• Material supplied:
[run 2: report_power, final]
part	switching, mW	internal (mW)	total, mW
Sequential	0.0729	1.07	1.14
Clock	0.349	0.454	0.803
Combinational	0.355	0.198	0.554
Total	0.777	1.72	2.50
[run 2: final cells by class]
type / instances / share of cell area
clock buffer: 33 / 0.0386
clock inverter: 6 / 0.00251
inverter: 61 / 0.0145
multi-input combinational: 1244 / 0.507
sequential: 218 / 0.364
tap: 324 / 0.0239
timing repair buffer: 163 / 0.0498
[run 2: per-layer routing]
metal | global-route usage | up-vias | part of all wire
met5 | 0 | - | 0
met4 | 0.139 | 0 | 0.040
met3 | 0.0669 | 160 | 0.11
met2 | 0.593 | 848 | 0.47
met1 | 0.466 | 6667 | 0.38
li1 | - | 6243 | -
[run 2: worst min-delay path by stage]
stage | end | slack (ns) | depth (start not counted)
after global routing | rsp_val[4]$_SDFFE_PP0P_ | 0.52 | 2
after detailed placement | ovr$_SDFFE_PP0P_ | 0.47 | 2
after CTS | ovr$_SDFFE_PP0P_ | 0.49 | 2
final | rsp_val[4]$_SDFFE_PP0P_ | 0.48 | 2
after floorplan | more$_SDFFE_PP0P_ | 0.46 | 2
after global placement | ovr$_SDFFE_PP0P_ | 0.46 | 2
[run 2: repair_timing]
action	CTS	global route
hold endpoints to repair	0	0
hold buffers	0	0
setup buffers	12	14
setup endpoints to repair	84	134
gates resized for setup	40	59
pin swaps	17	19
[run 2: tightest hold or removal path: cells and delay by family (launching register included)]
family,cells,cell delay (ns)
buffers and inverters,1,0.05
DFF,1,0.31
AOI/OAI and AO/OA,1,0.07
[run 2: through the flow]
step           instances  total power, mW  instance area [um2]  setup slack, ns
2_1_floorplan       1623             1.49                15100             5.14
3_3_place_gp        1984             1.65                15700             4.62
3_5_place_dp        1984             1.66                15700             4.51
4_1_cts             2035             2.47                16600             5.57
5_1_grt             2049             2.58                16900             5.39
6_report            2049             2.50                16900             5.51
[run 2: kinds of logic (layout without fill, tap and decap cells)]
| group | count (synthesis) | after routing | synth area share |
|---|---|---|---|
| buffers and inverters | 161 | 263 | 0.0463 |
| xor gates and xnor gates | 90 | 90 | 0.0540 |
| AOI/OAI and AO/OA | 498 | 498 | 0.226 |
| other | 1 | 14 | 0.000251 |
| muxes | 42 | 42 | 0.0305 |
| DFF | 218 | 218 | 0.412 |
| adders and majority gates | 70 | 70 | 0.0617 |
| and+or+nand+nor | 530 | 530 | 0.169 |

• Task statement:
Where the listing above has a line with "inverter: 61 / 0.0145", start there, and output every line exactly through the line with "218 | 0.412 |", which is also included.

• Solved exercise:
inverter: 61 / 0.0145
multi-input combinational: 1244 / 0.507
sequential: 218 / 0.364
tap: 324 / 0.0239
timing repair buffer: 163 / 0.0498
[run 2: per-layer routing]
metal | global-route usage | up-vias | part of all wire
met5 | 0 | - | 0
met4 | 0.139 | 0 | 0.040
met3 | 0.0669 | 160 | 0.11
met2 | 0.593 | 848 | 0.47
met1 | 0.466 | 6667 | 0.38
li1 | - | 6243 | -
[run 2: worst min-delay path by stage]
stage | end | slack (ns) | depth (start not counted)
after global routing | rsp_val[4]$_SDFFE_PP0P_ | 0.52 | 2
after detailed placement | ovr$_SDFFE_PP0P_ | 0.47 | 2
after CTS | ovr$_SDFFE_PP0P_ | 0.49 | 2
final | rsp_val[4]$_SDFFE_PP0P_ | 0.48 | 2
after floorplan | more$_SDFFE_PP0P_ | 0.46 | 2
after global placement | ovr$_SDFFE_PP0P_ | 0.46 | 2
[run 2: repair_timing]
action	CTS	global route
hold endpoints to repair	0	0
hold buffers	0	0
setup buffers	12	14
setup endpoints to repair	84	134
gates resized for setup	40	59
pin swaps	17	19
[run 2: tightest hold or removal path: cells and delay by family (launching register included)]
family,cells,cell delay (ns)
buffers and inverters,1,0.05
DFF,1,0.31
AOI/OAI and AO/OA,1,0.07
[run 2: through the flow]
step           instances  total power, mW  instance area [um2]  setup slack, ns
2_1_floorplan       1623             1.49                15100             5.14
3_3_place_gp        1984             1.65                15700             4.62
3_5_place_dp        1984             1.66                15700             4.51
4_1_cts             2035             2.47                16600             5.57
5_1_grt             2049             2.58                16900             5.39
6_report            2049             2.50                16900             5.51
[run 2: kinds of logic (layout without fill, tap and decap cells)]
| group | count (synthesis) | after routing | synth area share |
|---|---|---|---|
| buffers and inverters | 161 | 263 | 0.0463 |
| xor gates and xnor gates | 90 | 90 | 0.0540 |
| AOI/OAI and AO/OA | 498 | 498 | 0.226 |
| other | 1 | 14 | 0.000251 |
| muxes | 42 | 42 | 0.0305 |
| DFF | 218 | 218 | 0.412 |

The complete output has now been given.